Personal information
- Born: January 6, 1870 Halifax, Nova Scotia, Canada
- Died: May 24, 1943 (aged 73) Revere, Massachusetts, United States

Sport
- Sport: Cycling

Medal record
Representing the United States
World Championships
| Bronze medal – third place | 1909 Copenhagen | Motor-paced, professionals |

= Nat Butler =

American cyclist

Nathaniel Butler (January 6, 1870 – May 24, 1943) was an American pioneer professional cyclist. On track he won a bronze medal in the motor-paced racing at the 1909 World Championships. On the road he won the Luiscott Race in 1893 and finished second in the New York six-day race in 1903. His brothers Tom and Frank were also competitive cyclists.

Butler was born in Halifax, Nova Scotia, in a family of a craftsman and grew up in Cambridge, Massachusetts. He won his first race, the Luiscott Race, in 1893 and received as prize two diamonds and a horse with carriage. He then turned professional, and competed in motor-paced racing at the 1899 World Championships, together with brother Tom. Tom finished second and Nat placed fourth.
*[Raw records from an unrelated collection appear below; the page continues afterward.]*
`src/rtl/mem_bus_arbiter.sv`:
```
// rtl/mem_bus_arbiter.sv - fetch/data arbiter onto a single sram-like memory bus
//
// Shares one external sram-like bus between the fetch-stage instruction port
// and the mem-stage data port. One transaction is outstanding at a time. Data
// wins ties, but a starvation counter forces an instruction grant after
// STARVE_MAX consecutive data grants taken while a fetch was waiting.
//
// Parameters
//   ADDR_W      address width
//   DATA_W      data width
//   STARVE_MAX  data grants allowed while a fetch waits; 0 = pure data priority
//
// Ports
//   clk, rst                          clock (rising edge), async active-low reset
//   inst_req/inst_addr                fetch request (read, word size)
//   inst_addr_ok/data_ok/rdata        fetch handshake and read data
//   data_req/wr/size/addr/wdata       data request
//   data_addr_ok/data_ok/rdata        data handshake and read data
//   bus_req/wr/size/addr/wdata        registered bus request fields
//   bus_addr_ok/data_ok/rdata         bus responses

module mem_bus_arbiter #(
  parameter int ADDR_W     = 32,
  parameter int DATA_W     = 32,
  parameter int STARVE_MAX = 4
) (
  input  logic              clk,
  input  logic              rst,

  input  logic              inst_req,
  input  logic [ADDR_W-1:0] inst_addr,
  output logic              inst_addr_ok,
  output logic              inst_data_ok,
  output logic [DATA_W-1:0] inst_rdata,

  input  logic              data_req,
  input  logic              data_wr,
  input  logic [1:0]        data_size,
  input  logic [ADDR_W-1:0] data_addr,
  input  logic [DATA_W-1:0] data_wdata,
  output logic              data_addr_ok,
  output logic              data_data_ok,
  output logic [DATA_W-1:0] data_rdata,

  output logic              bus_req,
  output logic              bus_wr,
  output logic [1:0]        bus_size,
  output logic [ADDR_W-1:0] bus_addr,
  output logic [DATA_W-1:0] bus_wdata,
  input  logic              bus_addr_ok,
  input  logic              bus_data_ok,
  input  logic [DATA_W-1:0] bus_rdata
);

  localparam int CNT_W = (STARVE_MAX > 1) ? $clog2(STARVE_MAX + 1) : 1;
  localparam logic [CNT_W-1:0] STARVE_LIM = CNT_W'(STARVE_MAX);

  typedef enum logic [1:0] {
    IDLE = 2'd0,
    ADDR = 2'd1,
    WAIT = 2'd2
  } stateT;

  typedef enum logic {
    OWN_INST = 1'b0,
    OWN_DATA = 1'b1
  } ownerT;

  stateT            state;
  ownerT            owner;
  logic [CNT_W-1:0] starveCnt;

  logic             complete;
  logic             arbitrate;
  logic             instPend;
  logic             dataPend;
  logic             starveHit;
  logic             grantInst;
  logic             grantData;
  logic             rdataActive;
  logic [CNT_W-1:0] starveNext;

  // A response completes either in WAIT or when address and data are
  // accepted together in ADDR; both cases re-arbitrate on the same edge.
  assign complete  = ((state == WAIT) && bus_data_ok) ||
                     ((state == ADDR) && bus_addr_ok && bus_data_ok);
  assign arbitrate = (state == IDLE) || complete;

  // When address and data complete together in ADDR, the owner's req is the
  // one being accepted this cycle, so it must not count as a new request.
  assign instPend = inst_req && !((state == ADDR) && (owner == OWN_INST));
  assign dataPend = data_req && !((state == ADDR) && (owner == OWN_DATA));

  assign starveHit = (STARVE_MAX != 0) && (starveCnt == STARVE_LIM);
  assign grantInst = instPend && (!dataPend || starveHit);
  assign grantData = dataPend && !grantInst;

  assign starveNext = (starveCnt == STARVE_LIM) ? starveCnt : starveCnt + 1'b1;

  always_ff @(posedge clk or negedge rst) begin
    if (!rst) begin
      state     <= IDLE;
      owner     <= OWN_INST;
      starveCnt <= '0;
      bus_req   <= 1'b0;
      bus_wr    <= 1'b0;
      bus_size  <= 2'b00;
      bus_addr  <= '0;
      bus_wdata <= '0;
    end else if (arbitrate) begin
      if (grantInst) begin
        state     <= ADDR;
        owner     <= OWN_INST;
        starveCnt <= '0;
        bus_req   <= 1'b1;
        bus_wr    <= 1'b0;
        bus_size  <= 2'b10;
        bus_addr  <= inst_addr;
        bus_wdata <= '0;
      end else if (grantData) begin
        state     <= ADDR;
        owner     <= OWN_DATA;
        if (instPend) begin
          starveCnt <= starveNext;
        end
        bus_req   <= 1'b1;
        bus_wr    <= data_wr;
        bus_size  <= data_size;
        bus_addr  <= data_addr;
        bus_wdata <= data_wdata;
      end else begin
        state   <= IDLE;
        bus_req <= 1'b0;
      end
    end else if ((state == ADDR) && bus_addr_ok) begin
      state   <= WAIT;
      bus_req <= 1'b0;
    end
  end

  // Read data is only forwarded while a response can be valid; the
  // non-owner always sees zero.
  assign rdataActive = (state == WAIT) || complete;

  always_comb begin
    inst_addr_ok = 1'b0;
    data_addr_ok = 1'b0;
    inst_data_ok = 1'b0;
    data_data_ok = 1'b0;
    inst_rdata   = '0;
    data_rdata   = '0;
    if (owner == OWN_INST) begin
      inst_addr_ok = (state == ADDR) && bus_addr_ok;
      inst_data_ok = complete;
      if (rdataActive) begin
        inst_rdata = bus_rdata;
      end
    end else begin
      data_addr_ok = (state == ADDR) && bus_addr_ok;
      data_data_ok = complete;
      if (rdataActive) begin
        data_rdata = bus_rdata;
      end
    end
  end

endmodule

```
`config.mk`:
```
export PLATFORM = sky130hd
export DESIGN_NAME = mem_bus_arbiter
export DESIGN_NICKNAME = d
export VERILOG_FILES = /design/src/rtl/mem_bus_arbiter.sv
export SDC_FILE = /design/constraint.sdc
export NUM_CORES = 1
export LEC_CHECK = 0
export ABC_CLOCK_PERIOD_IN_PS = 2300
export CAP_MARGIN = 20
export CORE_AREA = 2 2 106 108
export DETAILED_ROUTE_END_ITERATION = 12
export DIE_AREA = 0 0 108 110
export DONT_BUFFER_PORTS = 1
export PLACE_DENSITY_LB_ADDON = 0.1
export RECOVER_POWER = 100
export SKIP_LAST_GASP = 1
export SLEW_MARGIN = 20
export SYNTH_ARGS = -nofsm -noshare
export SYNTH_HDL_FRONTEND = slang
export SYNTH_SLANG_ARGS = --single-unit
```
`constraint.sdc`:
```
create_clock -name clk -period 2.3 [get_ports clk]
set_clock_uncertainty 0.05 [all_clocks]
set_input_delay 0.69 -clock clk [delete_from_list [all_inputs] [get_ports clk]]
set_output_delay 0.69 -clock clk [all_outputs]
set_load 0.02 [all_outputs]
```
==> summary.md <==
| Metric | Value |
|---|---|
| GP Congestion | 0.6895 |
| Area Growth Syn to Fin | 15.03% |
| Ports | 273 |
| Clock latency on the worst-skew pair | 0.34 ns |
| Hold Fails Final Rpt | 49 |
| Compound-Gate Fraction of Synth Area | 0.02474 |
| Register bit total from synthesis | 73 |
| Worst path arrival time | 1.67 ns |
| Placement Rows | 38 |
| Initial antenna violation count | 0 |
| Endpoint type of the worst setup path | output pin |
| H-tree levels | 3 |
| Layout cells sized above 1 | 0.4488 |
| Post-synthesis xor/xnor area fraction | 0 |
| Vias in the first global route | 2670 |
| M1 WL | 3531 µm |
| Switching part of the total | 0.4561 |
| Commonest non-fill, non-tap cell in the layout | dfrtp_1 |
| Reg2Reg Depth | 7 |
| Comb power frac | 0.427 |
| Filler cells | 997 |
| Worst setup SP type | flip-flop |
| Worst-path cell chain | and2b_2, a31oi_4, nor2_4, clkbuf_16, and2_4 |
| Clock power frac | 0.127 |
| Period utilization | 1.047 |
| Crit-path leading delay family | simple AND/OR/NAND/NOR gates |
| Clock slew seen by the registers of the worst setup and hold paths | 0.09 ns |
| Syn nets | 508 |
| Antenna cell count | 0 |
| VDD IR max | 0.0006662 V |
| Register area share after synthesis | 0.4573 |
| Crit path depth | 5 |
| Simple-Gate Fraction of Synth Area | 0.1644 |
| Pwr dens | 1507 nW/µm² |
| Finished Layout Cells | 521 |
| Final antenna-violating net count | 0 |
| Static leakage | 0.002111 µW |
| Via density | 4.983 |
| Final worst slack | -0.1072 ns |
| F_max | 415.4 MHz |
| TritonCTS Buffers | 9 |
| Max Slew Vio Count | 0 |
| Synth area leader | dfrtp_1 |
| Yosys Warn Count | 0 |
| Routed wire length | 9745 µm |
| Mapped Avg Cell Area | 10.83 µm² |
| Sequential power share | 0.447 |
| Die width | 108 µm |
| Hold Crit Class | in -> async |
| Met2 WL | 5081 µm |
| Global-route wire length before repair | 14090 µm |
| Die footprint | 11880 µm² |
| Worst reg2reg startpoint | state[1] |
| Place WS | 0.004582 ns |
| Clock root buffer | clkbuf_8 |
| Bufs and invs on worst path | 1 |
| Max-cap violations | 0 |
| Top cell type's share of synthesized area | 0.4573 |
| DRT Pass-1 Iters | 4 |
| Routed wl met3 | 1024 µm |
| RR Endpoint | bus_wr |
| Clock buffer depth | 2 |
| Routed wire per std cell | 18.70 µm |
| Total track usage | 0.1556 |
| DPL Wire Length | 7188 µm |
| IO Port Bufs | 0 |
| R2r setup slk | 0.02 ns |
| Final core occ | 0.4296 |
| Unrepaired setup endpoints after global routing | true |
| Crit-path max FO | 16 |
| Critical path type | reg -> out |
| Vias | 2596 |
| CTS tree | built |
| Setup TNS | -4.843 ns |
| Max incr delay on CP | 0.39 ns |
| Critical Path RT | 1.56 ns |
| Largest net degree at the start of global routing | 74 |
| Net load switching power | 3159 µW |
| Worst relative slew slack | 0.6271 |
| Chip height | 110 µm |
| Gr ovfl total | 0 |
| Run status | finished with violations |
| Tmin final | 2.407 ns |
| Cell Area, Synth | 3995 µm² |
| Failing checks | negative hold slack, negative setup slack |
| Initial Util | 0.3735 |
| DP Cell Count | 502 |
| Clock Sinks | 73 |
| Internal power | 3766 µW |
| Final setup viols | 65 |
| Largest family of logic cells by synthesized area | multiplexers |
| Post-Synth Adder-Cell Area | 0.006264 |
| Iteration-0 DRC Markers | 65 |
| Top Metal Used | met4 |
| Layout Nets | 516 |
| Yosys cell types | 32 |
| Post-synthesis mux area share | 0.2762 |
| Most frequent cells in the layout | dfrtp_1, and2_4, mux2_2 |
| Core box area | 10700 µm² |
| Top cells by area, synth | dfrtp_1, mux2_2, and2_1 |
| Slew at the pin with the worst max-slew slack | 0.5594 ns |
| Slowest CP cell | dfrtp_1 |
| WHS | -0.02556 ns |
| Cell count after synthesis | 369 |
| Remaining DRCs | 0 |
per-stage QoR:
| stage | power [µW] | area, µm² |
|---|---|---|
| final | 6925 | 4596 |
| after global routing | 7403 | 4596 |
| after CTS | 7039 | 4609 |
| after detailed placement | 5852 | 4284 |
| after global placement | 5809 | 4284 |
| after floorplan | 5223 | 4070 |
Yosys cell counts:
| master | count |
|---|---|
| and2_1 | 64 |
| nand2b_1 | 2 |
| nand4_1 | 3 |
| and3_1 | 2 |
| or3b_1 | 1 |
| a21bo_2 | 2 |
| ha_1 | 2 |
| buf_6 | 6 |
| a21o_1 | 1 |
| dfrtp_1 | 73 |
| clkbuf_1 | 6 |
| buf_4 | 3 |
| a21oi_2 | 2 |
| mux2_1 | 2 |
| and2b_1 | 2 |
| o21bai_1 | 1 |
| mux2_2 | 64 |
| o211ai_1 | 1 |
| o21ai_0 | 1 |
| a21oi_1 | 1 |
| a31oi_1 | 1 |
| o211ai_2 | 1 |
| buf_2 | 5 |
| nand2_1 | 39 |
| nor2_1 | 4 |
| mux2i_1 | 36 |
| nor2b_1 | 1 |
| and3b_1 | 1 |
| inv_1 | 39 |
| a32o_1 | 1 |
| nand3_1 | 1 |
| nand3b_1 | 1 |
area by class of cell:
cell class / count / area [µm²] / share of cell area
multi-input combinational: 237 / 2098 / 0.4566
sequential: 73 / 1827 / 0.3975
tap: 140 / 175.2 / 0.03812
timing repair buffer: 17 / 182.7 / 0.03975
clock buffer: 9 / 123.9 / 0.02695
clock inverter: 6 / 42.54 / 0.009257
inverter: 39 / 146.4 / 0.03185
state kept, by name, summed over array words and instances (netlist names):
register   cells
state          2
starveCnt      3
bus_wr         1
owner          1
bus_wdata     32
bus_addr      32
bus_size       2
routing by layer:
| metal | up-vias | global-route usage |
|---|---|---|
| met1 | 1241 | 0.1736 |
| li1 | 1206 | - |
| met3 | 8 | 0.05820 |
| met5 | - | 0 |
| met4 | 0 | 0.05220 |
| met2 | 141 | 0.2745 |
worst reg2reg max path: stages, from the launching register on:
cell,delay [ns]
dfrtp_1,0.41
buf_4,0.15
or3b_1,0.41
a21oi_1,0.28
a21oi_4,0.05
clkbuf_4,0.37
buf_4,0.33
mux2i_1,0.17
worst max path at each step:
stage                startpoint        endpoint
floorplan           bus_addr_ok  data_rdata[10]
global placement    bus_addr_ok  inst_rdata[31]
detailed placement  bus_addr_ok  inst_rdata[31]
CTS                    state[1]  inst_rdata[12]
global route           state[1]  data_rdata[18]
finish                 state[1]   data_rdata[5]
power groups by stage:
stage / registers [µW] / logic (µW) / clock network, µW
CTS: 3110 / 3010 / 918
global route: 3180 / 3230 / 990
global placement: 3140 / 2670 / 0
floorplan: 2970 / 2260 / 0
detailed placement: 3130 / 2720 / 0
finish: 3090 / 2950 / 877
cells by family after synthesis:
group,Yosys count
mux,102
simple gates,121
compound gates,12
buf+inv,59
fa+ha+maj,2
flops,73
what timing repair did:
action,4_1_cts,5_1_grt
setup endpoints to repair,66,68
endpoints found under the hold margin,73,73
pin swaps,21,17
resized for setup,66,18
gates cloned,1,1
setup buffers,4,0
Note: power is estimated with default switching activity, not from simulation.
Butler finished second in the New York six-day race in 1903, and from 1905 on competed in Europe. During his first year in Europe he participated in the famous Bol d'Or on Paris' Buffalo track, where he finished third. He retired around 1910 and in 1913 took over the velodrome "Revere Cycletrack" near his hometown of Cambridge. In later years, he became an established landscape painter.